Adventist Congregation Wins $3.7 Million Land-Use Suit Judgment
Maryland county was religiously biased, jury rules; judge to have final say

BY MARK A. KELLNER, Adventist Review News Editor

Seventh-day Adventist congregation in the suburbs of Washington, D.C., was awarded $3.7 million in damages on April 24 when a U.S. District Court jury in Greenbelt, Maryland, determined that Prince George’s County had discriminated on the basis of religion when it denied the congregation permission to build a church.
 
Though not the end of the matter – U.S. District Judge Roger W. Titus will rule on the question of whether the county was acting “in furtherance of a compelling governmental interest” on September 8 – “it’s a major event to get a jury’s determination on the facts and a substantial burden on religious exercise has occurred,” said Ward B. Coe, III, an attorney with the Baltimore firm of Gallagher Evelius & Jones LLP, which represented the congregation.
 
Reaching Hearts International, the congregation that brought the action, is affiliated with the Allegheny East Conference of Seventh-day Adventists. Adventist pastor Michael Oxentenko leads the congregation.
 
 
CONGREGATIONAL LEADER: Adventist pastor Michael Oxentenko leads the Reaching Hearts congregation, which is trying to build a church in West Laurel, Maryland. The government of Prince George's County, in which West Laurel is located, was found to have discriminated against the congregation by a U.S. Disctrict Court Jury on April 24. [Photo: Mark A. Kellner/AR]

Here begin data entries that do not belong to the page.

Context: an optimization exercise on an open-source flow, tuned for small area, a short achievable clock period and few clock cycles. The choices shown serve that exercise and are no tape-out recipe.
The RTL was checked by simulation tests, not by an equivalence proof against the original design.
Power is estimated from default activity; no workload was simulated.

$ cat flow/flow/run.sh
#!/bin/bash
# The standard layout (the standard.sh), with two changes:
#  - after the standard synthesis, flow/fa_polarity.py flips the polarity of full adders
#    (FA(~a,~b,~c) = ~FA(a,b,c)) to drop inverters around them; registers are untouched
#  - the port buffers are plain buffers instead of the default delay cells
# Each tool's output goes to a log here: synth.log, fa_polarity.log, layout.log
# (ORFS's own per-step logs stay under orfs/logs).
set -euo pipefail
ARGS=(BUFFER_PORTS_ARGS="-buffer_cell sky130_fd_sc_hd__buf_2")
RES=$PWD/orfs/results/$FLOW_PLATFORM/wn_dot/base
bash standard.sh "${ARGS[@]}" "$RES/1_2_yosys.v" > synth.log 2>&1
python3 flow/fa_polarity.py "$RES/1_2_yosys.v" "$RES/1_2_yosys.fapol.v" > fa_polarity.log 2>&1
cp "$RES/1_2_yosys.v" "$RES/1_2_yosys.orig.v"
mv "$RES/1_2_yosys.fapol.v" "$RES/1_2_yosys.v"
bash standard.sh "${ARGS[@]}" finish > layout.log 2>&1
$ cat flow/flow/fa_polarity.py
#!/usr/bin/env python3
"""Remove inverters around full-adder cells in a Yosys gate netlist.

A full adder is self-dual: FA(~a, ~b, ~c) gives ~SUM and ~COUT. So a full adder whose
inputs mostly arrive through inverters can take the true signals instead and deliver
inverted outputs, which then cancel inverters at its loads. This script picks, for each
sky130 full adder, the polarity that needs the fewest inverters (greedy passes until no
change), and rewrites the netlist with the inverters that are still needed. The
function of every net that is a port or a register pin is unchanged, and no register
is touched.

usage: fa_polarity.py IN.v OUT.v
"""
import re
import sys
from collections import defaultdict

FA = 'sky130_fd_sc_hd__fa_1'
INV_CELLS = {'sky130_fd_sc_hd__inv_1', 'sky130_fd_sc_hd__inv_2', 'sky130_fd_sc_hd__clkinv_1'}
OUT_PINS = {'X', 'Y', 'Q', 'Q_N', 'SUM', 'COUT', 'HI', 'LO'}

src = open(sys.argv[1]).read()
m = re.search(r'\n(\s*\w+\s+[\\\w$.\[\]]+\s*\()', src)
# split header (declarations) and cell instances
inst_re = re.compile(r'^  (sky130_fd_sc_hd__\w+) (\S+)\s+\(\n(.*?)\n  \);\n', re.S | re.M)
cells = []
for mm in inst_re.finditer(src):
    typ, name, body = mm.group(1), mm.group(2), mm.group(3)
    pins = []
    for pm in re.finditer(r'\.(\w+)\((.*?)\)(?:,|$)', body, re.M):
        pins.append((pm.group(1), pm.group(2).strip()))
    cells.append([typ, name, pins, mm.start(), mm.end()])
ncell = len(re.findall(r'^  sky130_fd_sc_hd__', src, re.M))
assert ncell == len(cells), (ncell, len(cells))
first = cells[0][3]
last = cells[-1][4]
header, footer = src[:first], src[last:]
assert 'assign' not in src, 'netlist has assigns'

# inverters: out -> in
inv_in = {}
for typ, name, pins, _, _ in cells:
    if typ in INV_CELLS:
        d = dict(pins)
        inv_in[d['Y']] = d['A']

def root(net):
    pol = 0
    seen = 0
    while net in inv_in:
        net = inv_in[net]
        pol ^= 1
        seen += 1
        assert seen < 100
    return net, pol

port_nets = set()
for d in re.finditer(r'^\s*(input|output)\s+(\[\d+:\d+\]\s+)?(\S+);', header, re.M):
    rng, nm = d.group(2), d.group(3)
    if rng:
        hi, lo = map(int, re.findall(r'\d+', rng))
        for i in range(min(hi, lo), max(hi, lo) + 1):
            port_nets.add(f'{nm}[{i}]')
    else:
        port_nets.add(nm)

XSWAP = {'sky130_fd_sc_hd__xor2_1': 'sky130_fd_sc_hd__xnor2_1',
         'sky130_fd_sc_hd__xnor2_1': 'sky130_fd_sc_hd__xor2_1'}
fa_cells = [c for c in cells if c[0] == FA]
x_cells = [c for c in cells if c[0] in XSWAP]
flip = {c[1]: 0 for c in fa_cells}
xflip = {c[1]: 0 for c in x_cells}
drv_fa = {}          # root net -> (fa name) for FA outputs
for c in fa_cells:
    d = dict(c[2])
    drv_fa[d['SUM']] = c[1]
    drv_fa[d['COUT']] = c[1]
drv_x = {}
for c in x_cells:
    d = dict(c[2])
    drv_x[d['Y'] if 'Y' in d else d['X']] = c[1]

# loads: list of (cell name, pin, root, pol); inverter cells are dropped as loads,
# except inverters that drive ports (kept as plain loads to preserve the port net)
loads = defaultdict(list)     # root -> list of [cellname, pin, pol]
keep_inv = set()
for typ, name, pins, _, _ in cells:
    if typ in INV_CELLS:
        d = dict(pins)
        if d['Y'] in port_nets:
            keep_inv.add(name)
        else:
            continue
    for p, n in pins:
        if p in OUT_PINS:
            continue
        if n.startswith("1'b"):
            continue
        r, pol = root(n)
        loads[r].append([name, p, pol])
fa_inputs = {c[1]: [] for c in fa_cells}
for r, ls in loads.items():
    for l in ls:
        if l[0] in fa_inputs:
            fa_inputs[l[0]].append((r, l))

def phys(r):
    f = drv_fa.get(r)
    if f:
        return flip[f]
    x = drv_x.get(r)
    return xflip[x] if x else 0

def need_inv(r):
    p = phys(r)
    return any((l[2] ^ (flip[l[0]] if l[0] in flip else 0)) != p for l in loads.get(r, []))

def cost_around(fname):
    rs = set(r for r, _ in fa_inputs[fname])
    c = [x for x in fa_cells_by_name[fname][2] if x[0] in ('SUM', 'COUT')]
    rs.update(n for _, n in c)
    return rs

fa_cells_by_name = {c[1]: c for c in fa_cells}
fixed = set()
for c in fa_cells:
    for p, n in c[2]:
        if n.startswith("1'b") or (p in ('SUM', 'COUT') and n in port_nets):
            fixed.add(c[1])
total0 = sum(1 for r in loads if need_inv(r))

def greedy(order):
    for it in range(30):
        changed = 0
        for c in order:
            f = c[1]
            if f in fixed:
                continue
            rs = cost_around(f)
            before = sum(need_inv(r) for r in rs)
            flip[f] ^= 1
            after = sum(need_inv(r) for r in rs)
            if after < before:
                changed += 1
            else:
                flip[f] ^= 1
        for r, xn in drv_x.items():
            before = need_inv(r)
            xflip[xn] ^= 1
            after = need_inv(r)
            if after < before:
                changed += 1
            else:
                xflip[xn] ^= 1
        if not changed:
            break
    return sum(1 for r in loads if need_inv(r))

# a few greedy descents from shuffled orders; keep the best (deterministic seed)
import random
rng = random.Random(1)
best = None
for trial in range(8):
    for f in flip:
        flip[f] = 0
    for x in xflip:
        xflip[x] = 0
    order = list(fa_cells)
    if trial:
        rng.shuffle(order)
    cost = greedy(order)
    if best is None or cost < best[0]:
        best = (cost, dict(flip), dict(xflip))
flip.update(best[1])
xflip.update(best[2])
total1 = sum(1 for r in loads if need_inv(r))
sys.stderr.write(f'inverted roots: {total0} -> {total1}; flipped {sum(flip.values())} of {len(fa_cells)} adders, {sum(xflip.values())} xor/xnor; '
                 f'inverters in netlist before: {sum(1 for c in cells if c[0] in INV_CELLS)}\n')

# rewrite: each root that needs its opposite physical polarity gets one inverter
out_cells = []
newinv = {}
k = 0
def inv_of(r):
    global k
    if r not in newinv:
        k += 1
        newinv[r] = (f'fapol_inv{k}', f'fapol_n{k}')
    return newinv[r][1]

for typ, name, pins, _, _ in cells:
    if typ in INV_CELLS and name not in keep_inv:
        continue
    newpins = []
    for p, n in pins:
        if p in OUT_PINS or n.startswith("1'b"):
            newpins.append((p, n))
            continue
        r, pol = root(n)
        want = pol ^ (flip[name] if name in flip else 0)
        if typ in INV_CELLS:
            # kept inverter driving a port: feed it the polarity it needs
            want = pol
        if want == phys(r):
            newpins.append((p, r))
        else:
            newpins.append((p, inv_of(r)))
    if name in xflip and xflip[name]:
        typ = XSWAP[typ]
        outpin = 'Y' if typ.endswith('xnor2_1') else 'X'
        newpins = [(outpin if p in ('X', 'Y') else p, n) for p, n in newpins]
    out_cells.append((typ, name, newpins))

# physical outputs of flipped adders carry the complement of the original net; the
# original net name keeps its logical meaning only where it is used through root(),
# so the flipped adder keeps its output net names (now holding the complement).
def esc(n):
    # escaped identifiers end at whitespace
    return n + ' ' if n.startswith('\\') else n
lines = []
for typ, name, pins in out_cells:
    lines.append(f'  {typ} {esc(name)} (\n' + ',\n'.join(f'    .{p}({esc(n)})' for p, n in pins) + '\n  );\n')
for r, (iname, onet) in newinv.items():
    lines.append(f'  sky130_fd_sc_hd__inv_1 {iname} (\n    .A({esc(r)}),\n    .Y({onet})\n  );\n')
decl = ''.join(f'  wire {onet};\n' for _, onet in newinv.values())
# declarations go before the first cell
hdr = header
open(sys.argv[2], 'w').write(hdr + decl + ''.join(lines) + footer)
sys.stderr.write(f'new inverters: {len(newinv)}\n')
$ cat flow/standard.sh
#!/bin/bash
# synth_recipe.tcl (not shown) runs the flow's synth.tcl, then flattens the netlist and writes it again
# the make line also repeats each setting of config.mk as NAME=value (left out here)
make -C /OpenROAD-flow-scripts/flow DESIGN_CONFIG=/design/flow/config.mk WORK_HOME=/design/flow/orfs CLKGATE_MAP_FILE= SYNTH_SCRIPT=/design/flow/synth_recipe.tcl "${@:-finish}"
$ cat flow/config.mk
export PLATFORM = sky130hd
export DESIGN_NAME = wn_dot
export DESIGN_NICKNAME = wn_dot
export VERILOG_FILES = /design/flow/design.v
export SDC_FILE = /design/flow/constraint.sdc
export NUM_CORES = 4
export LEC_CHECK = 0
export ABC_AREA = 1
export CAP_MARGIN = 20
export CORE_MARGIN = 2
export CORE_UTILIZATION = 55
export PLACE_DENSITY = 0.65
export SETUP_SLACK_MARGIN = 4.2
export SLEW_MARGIN = 20
$ cat flow/constraint.sdc
create_clock -name core_clock -period 8.0 [get_ports {clk}]
set_input_delay 1.6000 -clock core_clock [delete_from_list [all_inputs] [get_ports {clk}]]
set_output_delay 1.6000 -clock core_clock [all_outputs]
set_load 0.01 [all_outputs]
$ cat flow/design.v
module wn_dot #(
   parameter int unsigned NCH  = 16,
   parameter int unsigned DW   = 8,
   parameter int unsigned AW   = 4,
   parameter int unsigned ACCW = 2*DW+AW,
   parameter int unsigned OW   = DW
) (
   input  logic                     clk,
   input  logic                     xrst,
   input  logic                     start,
   input  logic [AW-1:0]            len,
   input  logic                     relu,
   output logic [AW-1:0]            x_raddr,
   input  logic signed [DW-1:0]     x_rdata,
   output logic [NCH*AW-1:0]        w_raddr,
   input  logic signed [NCH*DW-1:0] w_rdata,
   output logic [NCH*OW-1:0]        y,
   output logic                     busy,
   output logic                     finish
);
   localparam logic [ACCW-1:0] K_TERM = 20'hfab00;
   localparam int unsigned NCOPY = 2;
   logic          r_busy;
   logic          r_run;       
   logic [AW-1:0] r_addr;
   logic [AW-1:0] r_len_m1;
   logic          r_relu;
   logic          r_first1;    
   logic          r_last1, r_last2;
   logic          r_finish;
   logic [ACCW-1:0] w_pre;     
   logic w_accept, w_fetch, w_last;
   assign w_accept = start & ~r_busy;
   assign w_fetch  = w_accept | r_run;
   assign w_last   = w_accept ? (len == AW'(1)) : (r_run & (r_addr == r_len_m1));
   always_ff @(posedge clk or negedge xrst) begin
      if (!xrst) begin
         r_busy   <= 1'b0;
         r_run    <= 1'b0;
         r_addr   <= '0;
         r_len_m1 <= '0;
         r_relu   <= 1'b0;
         r_first1 <= 1'b0;
         r_last1  <= 1'b0;
         r_last2  <= 1'b0;
         r_finish <= 1'b0;
      end else begin
         r_busy   <= w_accept | (r_busy & ~r_last2);
         r_run    <= w_fetch & ~w_last;
         r_addr   <= (w_fetch & ~w_last) ? r_addr + AW'(1) : '0;
         if (w_accept) begin
            r_len_m1 <= len - AW'(1);
            r_relu   <= relu;
         end
         r_first1 <= w_accept;
         r_last1  <= w_last;
         r_last2  <= r_last1;
         r_finish <= r_last2;
      end
   end
   assign w_pre = ACCW'({r_len_m1 + AW'(1) == '0, AW'(r_len_m1 + AW'(1))}) * K_TERM;
   logic [3:0] w_one, w_two, w_neg;
   always_comb begin
      for (int k = 0; k < 4; k++) begin
         logic b2, b1, b0;
         b2 = x_rdata[2*k+1];
         b1 = x_rdata[2*k];
         b0 = (k == 0) ? 1'b0 : x_rdata[2*k-1];
         w_one[k] = b1 ^ b0;
         w_two[k] = (b2 & ~b1 & ~b0) | (~b2 & b1 & b0);
         w_neg[k] = b2;
      end
   end
   logic [3:0] r_one0, r_two0, r_neg0;
   always_ff @(posedge clk) begin
      r_one0 <= w_one;
      r_two0 <= w_two;
      r_neg0 <= w_neg;
   end
   logic [3:0] r_one1, r_two1, r_neg1;
   always_ff @(posedge clk) begin
      r_one1 <= w_one;
      r_two1 <= w_two;
      r_neg1 <= ~w_neg;
   end
   logic [DW-1:0]   r_w   [NCH];
   logic [ACCW-1:0] r_acc [NCH];    
   logic [ACCW-1:0] w_sum [NCH];
   logic [1:0]      r_cs  [NCH];    
   logic [1:0]      w_cs  [NCH];
   for (genvar c = 0; c < NCH; c++) begin : g_ch
      logic [ACCW-1:0] w_ain;
      logic [3:0]      w_c_one, w_c_two, w_c_neg;
      assign w_ain = r_acc[c];
      always_comb begin
         if (c / (NCH / NCOPY) == 0) begin
            w_c_one = r_one0;
            w_c_two = r_two0;
            w_c_neg = r_neg0;
         end
         else if (c / (NCH / NCOPY) == 1) begin
            w_c_one = r_one1;
            w_c_two = r_two1;
            w_c_neg = ~r_neg1;
         end
         else begin
            w_c_one = r_one0;
            w_c_two = r_two0;
            w_c_neg = r_neg0;
         end
      end
      wn_dot_mac u_mac (.i_one(w_c_one), .i_two(w_c_two), .i_neg(w_c_neg), .i_w(r_w[c]),
                        .i_acc(w_ain), .i_cs(r_cs[c]), .o_cs(w_cs[c]),
                        .o_sum(w_sum[c]));
      always_ff @(posedge clk) begin
         r_w[c]   <= w_rdata[c*DW +: DW];
         r_acc[c] <= r_first1 ? w_pre : w_sum[c];
         r_cs[c]  <= r_first1 ? '0 : w_cs[c];
      end
   end
   always_comb begin
      for (int c = 0; c < NCH; c++) begin
         logic [3:0] mid;
         logic [7:0] hi;
         logic       cs1, cs2, cmid, add1, add2, neg, top1, top0, in_range;
         logic       hi_m0, hi_m1;           
         mid  = r_acc[c][11:8];
         hi   = r_acc[c][19:12];
         cs1  = r_cs[c][0];
         cs2  = r_cs[c][1];
         cmid = cs1 & (mid == '1);
         add1 = cs2 | cmid;                  
         add2 = cs2 & cmid;                  
         hi_m0 = hi == '1;
         hi_m1 = hi == {{(7){1'b1}}, 1'b0};
         top1 = ((mid == '1) & ~cs1 | (mid == {{(3){1'b1}}, 1'b0}) & cs1)
                & (hi_m0 & ~cs2 | hi_m1 & cs2);
         top0 = (mid == '0) & ~cs1 & ((hi == '0) & ~cs2 | hi_m0 & cs2)
              | (mid == '1) & cs1 & (hi_m0 & ~cs2 | hi_m1 & cs2);
         neg  = hi[7] ^ (add1 & (hi[6:0] == '1) | add2 & (hi[6:0] == {{(6){1'b1}}, 1'b0}));
         in_range = (top1 & (r_acc[c][7:OW-1] == '1)) | (top0 & (r_acc[c][7:OW-1] == '0));
         y[c*OW +: OW] = {~(r_relu & neg) & (in_range ? r_acc[c][OW-1] : neg),
                          {(OW-1){~(r_relu & neg)}} & (in_range ? r_acc[c][OW-2:0] : {(OW-1){~neg}})};
      end
   end
   assign x_raddr = r_addr;
   assign w_raddr = {NCH{r_addr}};
   assign busy    = r_busy;
   assign finish  = r_finish;
endmodule
What follows belongs to an exercise in optimizing a design on an open flow for small area and a short achievable clock period; a production flow would make more cautious choices. Only simulation tests tie the RTL to the original design; equivalence was not proved.

==> flow/design.v (excerpt) <==
module awgn_gen (
	input  wire logic clk,
	input  wire logic rst_n,
	input  wire logic run,
	input  wire logic [snr_pkg::snr_width-1:0] snr_db,
	input  wire logic snr_load,
	output logic signed [awgn_pkg::sample_width-1:0] awgn_out,
	output logic signed [awgn_pkg::quant_width-1:0] awgn_out_quant,
	output logic signed [snr_pkg::noise_width-1:0] noise_out,
	output logic sample_valid,
	output logic snr_err
);
For scale: roughly 870 cells after synthesis, ~57 I/O pins, about 7800 um2 of cells after synthesis.
==> flow/config.mk <==
export PLATFORM = sky130hd
export DESIGN_NAME = awgn_gen
export DESIGN_NICKNAME = awgn_gen
export VERILOG_FILES = /design/flow/design.v
export SDC_FILE = /design/flow/constraint.sdc
export NUM_CORES = 4
export LEC_CHECK = 0
export CAP_MARGIN = 20
export CORE_MARGIN = 2
export CORE_UTILIZATION = 60
export CTS_BUF_LIST = sky130_fd_sc_hd__clkbuf_4 sky130_fd_sc_hd__clkbuf_8
export CTS_CLUSTER_SIZE = 30
export SETUP_SLACK_MARGIN = 4.9
export SLEW_MARGIN = 20
export SYNTH_MEMORY_MAX_BITS = 16384
==> flow/constraint.sdc <==
create_clock -name core_clock -period 7.5 [get_ports {clk}]
set_input_delay 1.5000 -clock core_clock [delete_from_list [all_inputs] [get_ports {clk}]]
set_output_delay 1.5000 -clock core_clock [all_outputs]
set_load 0.01 [all_outputs]
standard.sh (not shown) runs the stock make flow with config.mk's settings and CLKGATE_MAP_FILE= SYNTH_SCRIPT=/design/flow/synth_recipe.tcl, a recipe that flattens the netlist after the stock synthesis.
==> flow/flow/run.sh <==
#!/bin/bash
# Standard layout, with the port buffers made from buf_2 cells instead of
# the default pick (a slow delay buffer). Each tool's output goes to a log here.
set -euo pipefail
export BUFFER_PORTS_ARGS="-buffer_cell sky130_fd_sc_hd__buf_1"
bash standard.sh > standard_make.log 2>&1
Then changed:
==> flow/flow/run.sh (replaced) <==
#!/bin/bash
# Standard synthesis, then the combinational logic is mapped again by ABC
# with a delay target (registers and tie cells are kept as they are, same
# instances, names and cells), then the standard layout from floorplan on.
# Port buffers are buf_1 cells. Each tool's output goes to a log here.
set -euo pipefail
here=$(pwd)
export BUFFER_PORTS_ARGS="-buffer_cell sky130_fd_sc_hd__buf_1"
YOSYS=${FLOW_HOME}/../tools/install/yosys/bin/yosys
PLAT=${FLOW_HOME}/platforms/${FLOW_PLATFORM}
LIB=${PLAT}/lib/sky130_fd_sc_hd__tt_025C_1v80.lib
RES=${here}/orfs/results/${FLOW_PLATFORM}/awgn_gen/base

bash standard.sh synth > standard_synth.log 2>&1

cp "${RES}/1_2_yosys.v" "${here}/synth_standard.v"
DONT_USE=$(sed -n '/DONT_USE_CELLS += /,/^$/p' "${PLAT}/config.mk" | tr -d '\\' | tr ' ' '\n' | grep '^sky130' | sed 's/^/-dont_use /' | tr '\n' ' ')
printf 'set_driving_cell sky130_fd_sc_hd__buf_1\nset_load 5\n' > "${here}/remap.constr"
cat > "${here}/remap.ys" <<EOY
read_liberty -ignore_miss_func ${LIB}
read_verilog ${here}/synth_standard.v
hierarchy -top ${FLOW_TOP}
setattr -mod -set keep_hierarchy 1 sky130_fd_sc_hd__*df* sky130_fd_sc_hd__*dl* sky130_fd_sc_hd__conb_1
flatten
opt -purge
abc -script ${here}/flow/remap.abc -liberty ${LIB} ${DONT_USE} -constr ${here}/remap.constr -D 1400
opt_clean -purge
hilomap -singleton -hicell sky130_fd_sc_hd__conb_1 HI -locell sky130_fd_sc_hd__conb_1 LO
splitnets
opt_clean -purge
insbuf -buf sky130_fd_sc_hd__buf_4 A X
opt_clean -purge
select ${FLOW_TOP}
write_verilog -noattr -nohex -nodec -selected ${here}/synth_remapped.v
stat -liberty ${LIB}
EOY
"${YOSYS}" -s "${here}/remap.ys" > remap_yosys.log 2>&1

# the registers must be the standard synthesis's, instance for instance
grep -E '^\s+sky130_fd_sc_hd__(\S*df\S*|\S*dl\S*) ' "${here}/synth_standard.v" | sort > flops_standard.txt
grep -E '^\s+sky130_fd_sc_hd__(\S*df\S*|\S*dl\S*) ' "${here}/synth_remapped.v" | sort > flops_remapped.txt
if ! cmp -s flops_standard.txt flops_remapped.txt || grep -q '^\s*assign ' "${here}/synth_remapped.v"; then
	echo "remap changed the registers or left assigns; using the standard netlist" >> remap_yosys.log
else
	cp "${here}/synth_remapped.v" "${RES}/1_2_yosys.v"
	rm -f "${RES}/1_synth.odb" "${RES}/1_synth.sdc"
fi

bash standard.sh > standard_make.log 2>&1
==> flow/flow/remap.abc (new file) <==
strash
dch -f
map -D 1400
topo
buffer -p
upsize -D 1400
dnsize -D 1400
SETUP_SLACK_MARGIN = 5.0   (was 4.9)
Outcome: Wire length shrinks by 8.7%. Worst setup slack improves by 0.079 ns. Clock skew shrinks by 0.0061 ns.
Then changed:
==> flow/flow/run.sh (replaced) <==
#!/bin/bash
# Standard layout, with the port buffers made from buf_1 cells instead of
# the default pick (a slow delay buffer). Each tool's output goes to a log here.
set -euo pipefail
export BUFFER_PORTS_ARGS="-buffer_cell sky130_fd_sc_hd__buf_1"
bash standard.sh > standard_make.log 2>&1
SETUP_SLACK_MARGIN = 4.8   (was 5.0)
removed: flow/flow/remap.abc
Routed wire length stays flat.
First-iteration DRC count went down by 9.6%.
Maximum frequency goes down by 3.5%.
Worst hold slack hardly moves.
Via count goes down by 6.9%.
Final cell count falls by 16%.
Global-route usage fell by 2.1 points.
Then changed:
==> flow/flow/run.sh (replaced) <==
#!/bin/bash
# Standard layout, with the port buffers made from buf_2 cells instead of
# the default pick (a slow delay buffer). Each tool's output goes to a log here.
set -euo pipefail
export BUFFER_PORTS_ARGS="-buffer_cell sky130_fd_sc_hd__buf_2"
bash standard.sh > standard_make.log 2>&1
Global-route usage went up by 0.88 points.
Via count is about the same.
Clock skew barely changes.
Worst setup slack is about the same.

## afterwards: timing with drivers on the ports
The flow's constraints put no driver on any port. The routed layouts listed below were extracted and timed again, unchanged, in two steps. Step 1: set_driving_cell puts a clkbuf_16 on clk and a buf_2 on each other input, an assumption about the parent block. Step 2, shift: input delay + t, output delay - t, t = (earliest + latest rising clock arrival at the registers) / 2. This alone moves slack from input paths to output paths. Slacks: ideal ports / drivers / drivers and shift; pairs: ideal ports / drivers.
| run | t, ns | slack for setup (ns) | worst setup path after step 2 | latest minus earliest clock arrival (ns) |
|---|---|---|---|---|
| the first run | 0.427 | 4.854 / 4.811 / 4.701 | input to register | 0.017 / 0.017 |
| the second run | 0.430 | 4.934 / 4.893 / 4.758 | input to register | 0.011 / 0.011 |
| the third run | 0.420 | 4.841 / 4.804 / 4.816 | input to register | 0.022 / 0.022 |
| the fourth run | 0.417 | 4.843 / 4.804 / 4.845 | input to register | 0.019 / 0.019 |
After both steps setup and hold are still met in every run listed. For the second run, which loses most, drivers alone change the setup slack by -0.041 ns; drivers and shift together by -0.176 ns.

Meeting for several years at the Cedar Ridge Conference Center in Silver Spring, Maryland. Approximately 350 to 500 people attend worship weekly, however, Coe said, the church is only able to rent the conference center for nine hours a week.
 
“That isn’t sufficient,” Coe told Adventist Review in a telephone interview. “That’s why they sought land where building a church was zoned.”
 
The $800,000 parcel the church purchased – 17 acres in West Laurel. Maryland – was zoned for church construction. A change in the “sewer category” needed to be approved by the Prince George’s County council for the church to connect its property to the county sewer system two blocks away. In 2003, county executive Jack B. Johnson suggested that the council approve the change; in that year the County Council approved 27 of 28 such applications.
 
The Reaching Hearts application was rejected by the panel, however, and it was reportedly the only church application to be made and denied. According to media reports, council member Thomas E. Dernoga, who represents the West Laurel area, worked to block the approval. The congregation responded by proposing a smaller church facility, to seat 750, and with parking for 173 vehicles.
 
In response Dernoga later introduced legislation, which the council passed, to limit the amount of land on the Reaching Hearts parcel that could be used for church construction to an amount that could not support even the scaled-back church proposed by the congregation.
 
According to attorney Coe, “we were claiming we were treated differently because we were a religion.” The jury found that this was the case, even though county attorneys argued that Reaching Hearts presented no evidence of “intentional” discrimination.
 
Such governmental blockage of the free exercise of religion via permit denial is what led to the 2000 passage of the Religious Land Use and Institutionalized Persons Act (RLUIPA), which was signed into law by President Bill Clinton on September 22 of that year, said Eric Rassbach, national litigation director for The Becket Fund, a public-interest nonprofit law firm in Washington, D.C.
 
Although Becket did not participate in the Reaching Hearts case, Rassbach said he was pleased with the jury’s determination in the matter.
 
“I think it hopefully will send a signal to local governments that they need to take into account the ability of their citizens to engage in religious exercise when they make zoning decisions,” he told Adventist Review.
 
“I hope this is a beginning of a trend,” Rassbach said of the finding, and that “over time, there won’t be so large judgments because people will integrate religious land use into their rules.”
 
While not speaking to the specifics of the Reaching Hearts case, Rassbach said that discrimination against the construction of houses of worship is related to a “not-in-my-backyard” view of development.
 
“I like to think of it as the ‘frozen in time theory’ a lot of neighbors have,” he said. “The neighborhood should be frozen in time as of date of purchase of the house. Any change is bad…even if it’s a private property a church wants to build on.”
 
At the same time, Rassbach said, “a church, by definition, needs some place to meet. It may not be what you want, but you have to let them have it. It has to do with private property. It’s not like the church asks to build a building in the middle of a park.”
 
Reaching Hearts’ attorney Coe said Judge Titus will have to determine if Prince George’s was “acting in furtherance of a compelling governmental interest and used [the] least restrictive means” in denying permission for the church construction.
 
“If we win on those issues, a judgment will be entered for the jury’s award,” he said, adding, “Prince George’s County said they would appeal” if they lost.
 
At the same time, Coe said the church was hoping county officials would grant the permit: “We’d much rather have permission to build than have a lawsuit.”